Eigentlich bräuchte ich genau jetzt ne Länderspielpause. Fertig geärgert.
Da es ja nicht einzelne Mamschaftsteile waren, die abfielen sondern irgendwie bei allen Hamdlungsschnelligkeit und die letzten Prozentpunkte Engagement fehlten, stellt sich die Frage, was in den Laenderspielpausen gemacht wird. Ist ja nicht das erste Mal. Sind ja nicht alle weg. Wobei Kofi gestern schon merklich abfiel gegenüber seinen sonstigen Leistungen
Moin Tim,
Danke für deine Analyse, die leider aus meiner Sicht genauso zutrifft.
Das war schon schwer zu ertragen.
Und sei froh dass du das Spiel am PC geschaut hast und nicht auf dem Handy (ich spreche aus Erfahrung)
Moin Tim,
hätte hätte hätte…
Wirklich ne gute Zusammenfassung hier von Dir, und schade um Deine Maus!
Ganz ehrlich von mir hier, Dein Traum vom Aufstieg ist für mich seit gestern eher ein Alptraum! Erspar Dir bitte schon für Deine CompiHardware solche träumerische Gedanken. Ich habe gerade für nächsten Sonnabend ein richtig schlechtes Gefühl! Hoffe jetzt wenigstens zu Hause auf bedingungslosen Einsatz Unserer Boys gegen die Wiesenhofer.
Gestern habe ich mich übrigens auch über Unser AFM Radio geärgert, welches aus Unserem Vereinsheim via Sky Unseren „Gruselkick“ kommentiert hat, denn damit war die Übertragung um fast ne Minute hinter der Live Übertragung im FreeTV! Muss das sein, ich hätte da gerne sofort ne (Rück)Meldung an Unser Sonst So starkes AfM (Sehbehinderten)Radio geben wollen, habe aber kein Fratzenbuch und sie bei Twitter nicht gefunden. Vielleicht kannst Du mein Anliegen wegen gestern denen mal mitteilen.
Mir reicht am Ende der Saison übrigens immernoch Platz IV, bloß keine Geld oder KonzernVereine in der nächsten Saison mit heftigen Niederlagen am Millerntor…

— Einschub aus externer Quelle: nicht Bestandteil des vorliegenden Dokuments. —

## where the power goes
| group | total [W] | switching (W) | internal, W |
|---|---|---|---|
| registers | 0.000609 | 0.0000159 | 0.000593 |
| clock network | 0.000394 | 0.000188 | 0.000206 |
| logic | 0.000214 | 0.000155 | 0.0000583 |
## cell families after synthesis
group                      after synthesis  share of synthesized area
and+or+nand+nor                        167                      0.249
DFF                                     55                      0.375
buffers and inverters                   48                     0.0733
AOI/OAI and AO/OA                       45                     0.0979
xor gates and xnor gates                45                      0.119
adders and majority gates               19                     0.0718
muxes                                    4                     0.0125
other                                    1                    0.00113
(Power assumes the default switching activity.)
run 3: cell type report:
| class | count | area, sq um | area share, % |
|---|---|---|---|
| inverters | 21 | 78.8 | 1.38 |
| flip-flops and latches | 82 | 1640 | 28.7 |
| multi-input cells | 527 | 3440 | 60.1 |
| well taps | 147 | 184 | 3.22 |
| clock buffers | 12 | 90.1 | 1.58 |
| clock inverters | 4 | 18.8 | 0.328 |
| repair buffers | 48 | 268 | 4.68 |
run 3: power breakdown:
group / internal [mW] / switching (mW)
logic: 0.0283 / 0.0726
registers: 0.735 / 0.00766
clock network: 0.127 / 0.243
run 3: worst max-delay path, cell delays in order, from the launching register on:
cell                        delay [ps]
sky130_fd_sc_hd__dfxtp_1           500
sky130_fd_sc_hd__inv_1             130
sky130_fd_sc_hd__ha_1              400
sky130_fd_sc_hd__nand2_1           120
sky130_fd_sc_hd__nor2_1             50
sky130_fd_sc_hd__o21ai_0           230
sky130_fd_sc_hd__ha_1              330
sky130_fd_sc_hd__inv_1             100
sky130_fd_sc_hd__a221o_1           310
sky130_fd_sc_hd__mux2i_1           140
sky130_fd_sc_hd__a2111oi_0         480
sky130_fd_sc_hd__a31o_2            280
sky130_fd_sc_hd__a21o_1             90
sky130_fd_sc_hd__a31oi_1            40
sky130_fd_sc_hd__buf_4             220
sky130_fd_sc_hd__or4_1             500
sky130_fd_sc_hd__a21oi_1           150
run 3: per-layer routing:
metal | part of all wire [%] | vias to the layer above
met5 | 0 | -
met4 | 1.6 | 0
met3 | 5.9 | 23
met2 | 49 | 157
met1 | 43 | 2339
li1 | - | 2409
[src/logic/fgr_top.sv]
// Fast A20 gate and fast CPU reset block with its control port
//
// The address-and-strobe port is this design's own decision.
`timescale 1ns/1ps
module fgr_top
   import fgr_pkg::*;
(
   input  wire logic       sys_clk,
   input  wire logic       rst_n,
   input  wire logic [7:0] reg_addr,
   input  wire logic [7:0] reg_wdata,
   input  wire logic       reg_wr,
   input  wire logic       reg_rd,
   output logic [7:0]      reg_rdata,
   input  wire logic       kbc_a20_port_bit,
   input  wire logic       kbc_cpu_reset_n,
   input  wire logic       cpu_reset_in,
   input  wire logic [3:0] kbc_line_drive,
   input  wire logic [7:0] kbc_status_wdata,
   input  wire logic       kbc_status_we,
   output logic [7:0]      host_status,
   output logic            kbc_clk_en,
   output logic            kbd_clock_line,
   output logic            kbd_data_line,
   output logic            mouse_clock_line,
   output logic            mouse_data_line,
   output logic            fast_a20_level,
   output logic            fast_cpu_reset_n,
   output logic            a20_mask_n_out,
   output logic            combined_cpu_reset_out,
   output logic            fast_pulse_busy
);

   ////////////////////////////////////////////////////////////////////////////
   logic [7:0] kbd_reset_gate_config;
   logic       fast_rst_bit;
   logic [7:0] next_rdata;

   wire port_en  = kbd_reset_gate_config[FGR_BIT_PORT_EN];
   wire hit_port = port_en && (reg_addr == FGR_PORT_ADDR);
   wire hit_cfg  = reg_addr == FGR_CFG_ADDR;
   wire wr_port  = reg_wr && hit_port;
   wire wr_cfg   = reg_wr && hit_cfg;

   wire [7:0] port_view = FGR_READ_FIXED
                        | (8'(fast_a20_level) << FGR_BIT_A20)
                        | (8'(fast_rst_bit) << FGR_BIT_RST);

   assign next_rdata = hit_port ? port_view :
                       hit_cfg  ? kbd_reset_gate_config : FGR_READ_ZERO;

   ////////////////////////////////////////////////////////////////////////////
   always_ff @(posedge sys_clk or negedge rst_n) begin
      if (!rst_n) begin
         kbd_reset_gate_config <= FGR_CFG_RESET;
         fast_a20_level        <= 1'b0;
         fast_rst_bit          <= 1'b0;
         reg_rdata             <= FGR_READ_ZERO;
      end else begin
         if (wr_cfg)
            kbd_reset_gate_config <= reg_wdata;
         if (wr_port) begin
            fast_a20_level <= reg_wdata[FGR_BIT_A20];
            fast_rst_bit   <= reg_wdata[FGR_BIT_RST];
         end
         reg_rdata <= reg_rd ? next_rdata : FGR_READ_ZERO;
      end
   end

   ////////////////////////////////////////////////////////////////////////////
   // Host status register, cleared by reset, written by controller
   always_ff @(posedge sys_clk or negedge rst_n) begin
      if (!rst_n)
         host_status <= FGR_STATUS_RESET;
      else if (kbc_status_we)
         host_status <= kbc_status_wdata;
   end

   // Keyboard and mouse lines held low through reset
   always_ff @(posedge sys_clk or negedge rst_n) begin
      if (!rst_n) begin
         kbd_clock_line   <= 1'b0;
         kbd_data_line    <= 1'b0;
         mouse_clock_line <= 1'b0;
         mouse_data_line  <= 1'b0;
      end else begin
         kbd_clock_line   <= kbc_line_drive[0];
         kbd_data_line    <= kbc_line_drive[1];
         mouse_clock_line <= kbc_line_drive[2];
         mouse_data_line  <= kbc_line_drive[3];
      end
   end

   ////////////////////////////////////////////////////////////////////////////
   fgr_kbc_clk u_kbc_clk (
      .sys_clk    (sys_clk),
      .rst_n      (rst_n),
      .kbc_clk_en (kbc_clk_en)
   );

   fgr_pulse u_pulse (
      .sys_clk (sys_clk),
      .rst_n   (rst_n),
      .req_bit (fast_rst_bit),
      .pulse_n (fast_cpu_reset_n),
      .busy    (fast_pulse_busy)
   );

   ////////////////////////////////////////////////////////////////////////////
   // Both paths merge; fast path counted only while enabled
   wire merged_rst_n = kbc_cpu_reset_n & (fast_cpu_reset_n | ~port_en);
   wire out_pol      = kbd_reset_gate_config[FGR_BIT_POL];

   always_ff @(posedge sys_clk or negedge rst_n) begin
      if (!rst_n) begin
         combined_cpu_reset_out <= 1'b1;
         a20_mask_n_out         <= 1'b0;
      end else begin
         combined_cpu_reset_out <= merged_rst_n ^ out_pol;
         a20_mask_n_out <= kbc_a20_port_bit | fast_a20_level | cpu_reset_in;
      end
   end

endmodule

[config.mk]
export PLATFORM = sky130hd
export DESIGN_NAME = fgr_top
export DESIGN_NICKNAME = d
export VERILOG_FILES = /design/src/logic/fgr_pkg.sv /design/src/logic/fgr_kbc_clk.sv /design/src/logic/fgr_pulse.sv /design/src/logic/fgr_top.sv
export SDC_FILE = /design/constraint.sdc
export NUM_CORES = 1
export LEC_CHECK = 0
export ABC_AREA = 1
export BUFFER_PORTS_ARGS = -buffer_cell sky130_fd_sc_hd__clkbuf_2
export CAP_MARGIN = 15
export CORE_ASPECT_RATIO = 0.7
export CORE_MARGIN = 3
export CORE_UTILIZATION = 52
export DETAILED_ROUTE_END_ITERATION = 8
export GPL_TIMING_DRIVEN = 0
export PLACE_DENSITY = 0.8
export SYNTH_ARGS = -nofsm -noshare
export SYNTH_HDL_FRONTEND = slang
export SYNTH_HIERARCHICAL = 1
export SYNTH_SLANG_ARGS = --single-unit
export TNS_END_PERCENT = 50
[constraint.sdc]
create_clock -name sys_clk -period 2.15 [get_ports sys_clk]
set_clock_uncertainty 0.1 [all_clocks]
set_input_delay 0.3225 -clock sys_clk [delete_from_list [all_inputs] [get_ports sys_clk]]
set_output_delay 0.3225 -clock sys_clk [all_outputs]
set_load 0.1 [all_outputs]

Gleich geht es für mich nach Atlas DEL Unsere 1. Frauen Supporten, der nasse „Boxsack“ von gestern sei hiermit vergessen.
Sankt Pauli ist die einzige Möglichkeit, Forza
Moin Micky,
danke für die Rückmeldung. Ich leite das ans AFM-Radio weiter. Viel Erfolg in Delmenhorst!
Moin Tim,
Unsere 1. Frauen wurde heute in DEL mit reichlich FanGesängen zum Souveränen ZwoNull begleitet und danach richtig fein verabschiedet. Außerdem gab es sogar dort mit großem Erfolg Unsere Spendenaktion durch die „Zuschauerverpflegung“ für die Ukraine.

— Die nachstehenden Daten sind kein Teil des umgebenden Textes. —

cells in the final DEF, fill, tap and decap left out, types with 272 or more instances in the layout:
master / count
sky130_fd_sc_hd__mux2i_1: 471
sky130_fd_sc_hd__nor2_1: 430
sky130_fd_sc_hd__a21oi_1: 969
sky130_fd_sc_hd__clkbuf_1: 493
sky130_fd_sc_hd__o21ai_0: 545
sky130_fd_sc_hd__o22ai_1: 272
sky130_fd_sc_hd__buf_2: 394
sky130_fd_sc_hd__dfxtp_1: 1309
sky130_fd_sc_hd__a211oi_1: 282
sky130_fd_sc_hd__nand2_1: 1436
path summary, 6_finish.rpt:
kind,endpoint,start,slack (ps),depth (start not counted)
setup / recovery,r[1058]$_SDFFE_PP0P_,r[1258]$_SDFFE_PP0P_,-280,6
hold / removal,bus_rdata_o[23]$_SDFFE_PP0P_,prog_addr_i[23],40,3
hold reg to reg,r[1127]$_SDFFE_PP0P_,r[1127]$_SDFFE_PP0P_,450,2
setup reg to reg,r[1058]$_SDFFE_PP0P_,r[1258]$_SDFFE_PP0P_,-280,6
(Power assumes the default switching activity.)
$ cat src/common/dapc_pkg.sv
// Shared constants for the dual audio port clocking block
package dapc_pkg;
	localparam int unsigned CLK_HZ = 100_000_000;
	// Sample rate ranges per speed
	localparam int unsigned SS_FS_MIN_HZ = 4_000;
	localparam int unsigned SS_FS_MAX_HZ = 54_000;
	localparam int unsigned DS_FS_MIN_HZ = 50_000;
	localparam int unsigned DS_FS_MAX_HZ = 108_000;
	localparam logic SPEED_SINGLE = 1'b0;
	localparam logic SPEED_DOUBLE = 1'b1;
	localparam logic FMT_LJ = 1'b0;
	localparam logic FMT_I2S = 1'b1;
	localparam logic MCLK_SEL_A = 1'b0;
	// Ratio field codes
	localparam logic [1:0] RATIO_X1 = 2'h0;
	localparam logic [1:0] RATIO_X1_5 = 2'h1;
	localparam logic [1:0] RATIO_X2 = 2'h2;
	localparam logic [1:0] RATIO_X3 = 2'h3;
	// Master ticks per bit clock in single speed, 4 bits per code
	// 256x:4, 384x:6, 512x:8, 768x:12; double speed halves them
	localparam logic [15:0] BIT_TICKS_SS = 16'hc864;
	localparam int unsigned TICK_FLD_W = 4;
	localparam logic [5:0] BITS_PER_FRAME_M1 = 6'h3f;
	localparam logic [5:0] HALF_FRAME = 6'h20;
	// Measured ratio at or above this, after halving, is single speed
	localparam logic [9:0] DET_SPLIT = 10'he0;
	localparam logic [9:0] DET_MAX = 10'h3ff;
	// Hardware mode pin codes {pin_a, pin_b}
	localparam logic [1:0] HW_MASTER_SS = 2'h0;
	localparam logic [1:0] HW_MASTER_DS = 2'h1;
	localparam logic [1:0] HW_RESERVED = 2'h2;
	localparam logic [1:0] HW_SLAVE_AUTO = 2'h3;
	// Converter indices
	localparam int unsigned CONV_REC = 0;
	localparam int unsigned CONV_PB_A = 1;
	localparam int unsigned CONV_PB_B = 2;
endpackage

Finde übrigens, dass Unsere Girls in Brown hier aecht viel zu kurz kommen im Vergleich zur viel zu teuer bezahlten Herrenmannschaft(en). FrauenPower und Forza Sankt Pauli
(St. Pauliatrie Oldenburg)
Hallo!
Unabhängig von den taktischen Geschehnissen geht bei uns alles den Bach runter, sobald ein Gegner uns mit Härte und Aggressivität entgegentritt. Unsere Truppe ist meiner Einsicht nach viel zu brav, selbst ein Medic lässt sich dadurch beeindrucken. Wenn man sich kaum wehrt und eine Niederlage wie gestern im Prinzip hinnimmt, geht bei mir der Puls in den ungesunden Zustand. Trotzdem: Wir sind noch gut dabei, haben es selbst in der Hand, deswegen immer weiter vor, die Heimspiele gewinnen und auswärts weniger ängstlich auftreten.

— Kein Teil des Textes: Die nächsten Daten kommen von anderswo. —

`src/include/fwkl_pkg.sv`:
```
package fwkl_pkg;

  // Special function register map
  localparam logic [7:0] FWKL_KEY_ADDR = 8'hB7;
  localparam logic [7:0] FWKL_PSCTL_ADDR = 8'h8F;
  localparam logic [3:0] FWKL_PSCTL_PAGE = 4'h0;
  localparam logic [7:0] FWKL_KEY_RESET = 8'h00;
  localparam logic [7:0] FWKL_PSCTL_RESET = 8'h00;

  // Key sequence values
  localparam logic [7:0] FWKL_KEY_FIRST = 8'hA5;
  localparam logic [7:0] FWKL_KEY_SECOND = 8'hF1;

  // Control field positions
  localparam int FWKL_WE_BIT = 0;
  localparam int FWKL_EE_BIT = 1;

  // Flash geometry
  localparam int FWKL_ADDR_W = 15;
  localparam int FWKL_PAGE_BITS = 9;

  // Reported lock state codes
  localparam logic [1:0] FWKL_CODE_LOCKED = 2'h0;
  localparam logic [1:0] FWKL_CODE_FIRST = 2'h1;
  localparam logic [1:0] FWKL_CODE_OPEN = 2'h2;
  localparam logic [1:0] FWKL_CODE_TRAPPED = 2'h3;

  typedef enum logic [1:0] {
    FWKL_LOCKED,
    FWKL_FIRST_KEY,
    FWKL_OPEN,
    FWKL_TRAPPED
  } fwkl_lock_t;

  // Processor special function register access
  typedef struct packed {
    logic wr;
    logic rd;
    logic [7:0] addr;
    logic [3:0] page;
    logic [7:0] wdata;
  } fwkl_sfr_req_t;

  // External data move write from the core
  typedef struct packed {
    logic wr;
    logic [FWKL_ADDR_W-1:0] addr;
    logic [7:0] data;
  } fwkl_xwr_t;

  // Command toward the flash array
  typedef struct packed {
    logic write;
    logic erase;
    logic [FWKL_ADDR_W-1:0] addr;
    logic [7:0] data;
  } fwkl_flash_cmd_t;

endpackage : fwkl_pkg

```
`src/verilog/fwkl_lock.sv`:
```
`timescale 1ns/1ps
module fwkl_lock
  import fwkl_pkg::*;
(
  input wire logic clk_sys, // 25 MHz system clock
  input wire logic reset_n, // Asynchronous device reset
  input wire fwkl_sfr_req_t sfr_req, // Register access from the core
  output logic [7:0] sfr_rdata, // Read data, registered
  output logic sfr_hit, // Read data valid this cycle
  input wire fwkl_xwr_t xwr, // External data move write
  output logic xwr_to_flash, // Move write is routed to flash
  output fwkl_flash_cmd_t flash_cmd, // Command to flash array, registered
  input wire logic flash_done, // Flash operation finished pulse
  output logic flash_busy, // Flash operation in progress
  output logic [1:0] lock_state // Current lock code
);

  typedef struct packed {
    fwkl_lock_t lock;
    logic erase_en;
    logic write_en;
    logic busy;
    logic hit;
    logic [7:0] rdata;
    fwkl_flash_cmd_t cmd;
  } fwkl_state_t;

  fwkl_state_t state;
  fwkl_state_t next_state;

  function automatic logic [1:0] lock_code(input fwkl_lock_t s);
    case (s)
      FWKL_LOCKED: lock_code = FWKL_CODE_LOCKED;
      FWKL_FIRST_KEY: lock_code = FWKL_CODE_FIRST;
      FWKL_OPEN: lock_code = FWKL_CODE_OPEN;
      default: lock_code = FWKL_CODE_TRAPPED;
    endcase
  endfunction : lock_code

  logic key_sel;
  logic ctl_sel;
  logic key_wr;
  logic ctl_wr;
  logic map_rd;
  logic flash_attempt;
  logic move_ok;
  logic op_end;

  // Next lock state after one key register write
  function automatic fwkl_lock_t key_step(
    input fwkl_lock_t s,
    input logic [7:0] d
  );
    case (s)
      FWKL_LOCKED:
      begin
        key_step = (d == FWKL_KEY_FIRST) ? FWKL_FIRST_KEY : FWKL_TRAPPED;
      end
      FWKL_FIRST_KEY:
      begin
        key_step = (d == FWKL_KEY_SECOND) ? FWKL_OPEN : FWKL_TRAPPED;
      end
      FWKL_OPEN:
      begin
        key_step = FWKL_TRAPPED;
      end
      default:
      begin
        key_step = FWKL_TRAPPED;
      end
    endcase
  endfunction : key_step

  // Erase works on whole pages, so the low address bits carry no meaning
  function automatic logic [FWKL_ADDR_W-1:0] page_base(input logic [FWKL_ADDR_W-1:0] a);
    page_base = a;
    page_base[FWKL_PAGE_BITS-1:0] = '0;
  endfunction : page_base

  // Unmapped addresses read as zero
  function automatic logic [7:0] read_word(
    input logic ksel,
    input logic csel,
    input fwkl_lock_t s,
    input logic we,
    input logic ee
  );
    read_word = '0;
    if (ksel)
    begin
      read_word = 8'(lock_code(s));
    end
    else if (csel)
    begin
      read_word[FWKL_WE_BIT] = we;
      read_word[FWKL_EE_BIT] = ee;
    end
  endfunction : read_word

  // Command for an accepted move write
  function automatic fwkl_flash_cmd_t move_cmd(
    input logic erase,
    input logic [FWKL_ADDR_W-1:0] a,
    input logic [7:0] d
  );
    move_cmd = '0;
    if (erase)
    begin
      move_cmd.erase = 1'b1;
      move_cmd.addr = page_base(a);
    end
    else
    begin
      move_cmd.write = 1'b1;
      move_cmd.addr = a;
      move_cmd.data = d;
    end
  endfunction : move_cmd

  assign key_sel = sfr_req.addr == FWKL_KEY_ADDR;
  assign ctl_sel = (sfr_req.addr == FWKL_PSCTL_ADDR) && (sfr_req.page == FWKL_PSCTL_PAGE);
  assign key_wr = sfr_req.wr && key_sel;
  assign ctl_wr = sfr_req.wr && ctl_sel;
  assign map_rd = sfr_req.rd && (key_sel || ctl_sel);
  assign xwr_to_flash = state.write_en;
  assign flash_attempt = xwr.wr && state.write_en;
  // a busy lock counts as closed, so a second move traps it
  assign move_ok = flash_attempt && (state.lock == FWKL_OPEN) && !state.busy;
  assign op_end = state.busy && flash_done;

  // Read strobes and command pulses last one cycle; the rest is held
  always_comb
  begin
    next_state = state;
    next_state.hit = 1'b0;
    next_state.cmd.write = 1'b0;
    next_state.cmd.erase = 1'b0;
    // Read data holds until the next read so a slow reader still sees it
    if (sfr_req.rd)
    begin
      next_state.hit = map_rd;
      next_state.rdata = read_word(key_sel, ctl_sel, state.lock,
                                   state.write_en, state.erase_en);
    end
    // Enables are plain storage and never touch the lock
    if (ctl_wr)
    begin
      next_state.write_en = sfr_req.wdata[FWKL_WE_BIT];
      next_state.erase_en = sfr_req.wdata[FWKL_EE_BIT];
    end
    if (key_wr)
    begin
      next_state.lock = key_step(state.lock, sfr_req.wdata);
    end
    if (move_ok)
    begin
      next_state.busy = 1'b1;
      next_state.cmd = move_cmd(state.erase_en, xwr.addr, xwr.data);
    end
    else if (flash_attempt)
    begin
      next_state.lock = FWKL_TRAPPED;
    end
    // A trap raised in the cycle an operation ends must win over the relock
    if (op_end)
    begin
      next_state.busy = 1'b0;
      if (next_state.lock == FWKL_OPEN)
      begin
        next_state.lock = FWKL_LOCKED;
      end
    end
  end

  always_ff @(posedge clk_sys or negedge reset_n)
  begin
    if (!reset_n)
    begin
      state <= '{
        lock: FWKL_LOCKED,
        erase_en: FWKL_PSCTL_RESET[FWKL_EE_BIT],
        write_en: FWKL_PSCTL_RESET[FWKL_WE_BIT],
        busy: 1'b0,
        hit: 1'b0,
        rdata: FWKL_KEY_RESET,
        cmd: '0
      };
    end
    else
    begin
      state <= next_state;
    end
  end

  assign sfr_rdata = state.rdata;
  assign sfr_hit = state.hit;
  assign flash_cmd = state.cmd;
  assign flash_busy = state.busy;
  assign lock_state = lock_code(state.lock);

endmodule : fwkl_lock

```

Danke für eure Arbeit und beste Grüße
Frank
Danke für den guten Bericht! Grundsätzlich muss man aber auch mehr die einzelnen Spieler unter die Lupe nehmen.
Medic: seit Monaten haarsträubende Fehler in jedem Spiel
Daschner: hoffnungslos überfordert
Dzwigala, Matanovic, Benatelli: warum nicht mehr Einsatzzeit?
Becker: Tragische Saison. Ich finde seine Auftritte eigentlich ganz gut
Kyereh: warum hat der durchgespielt?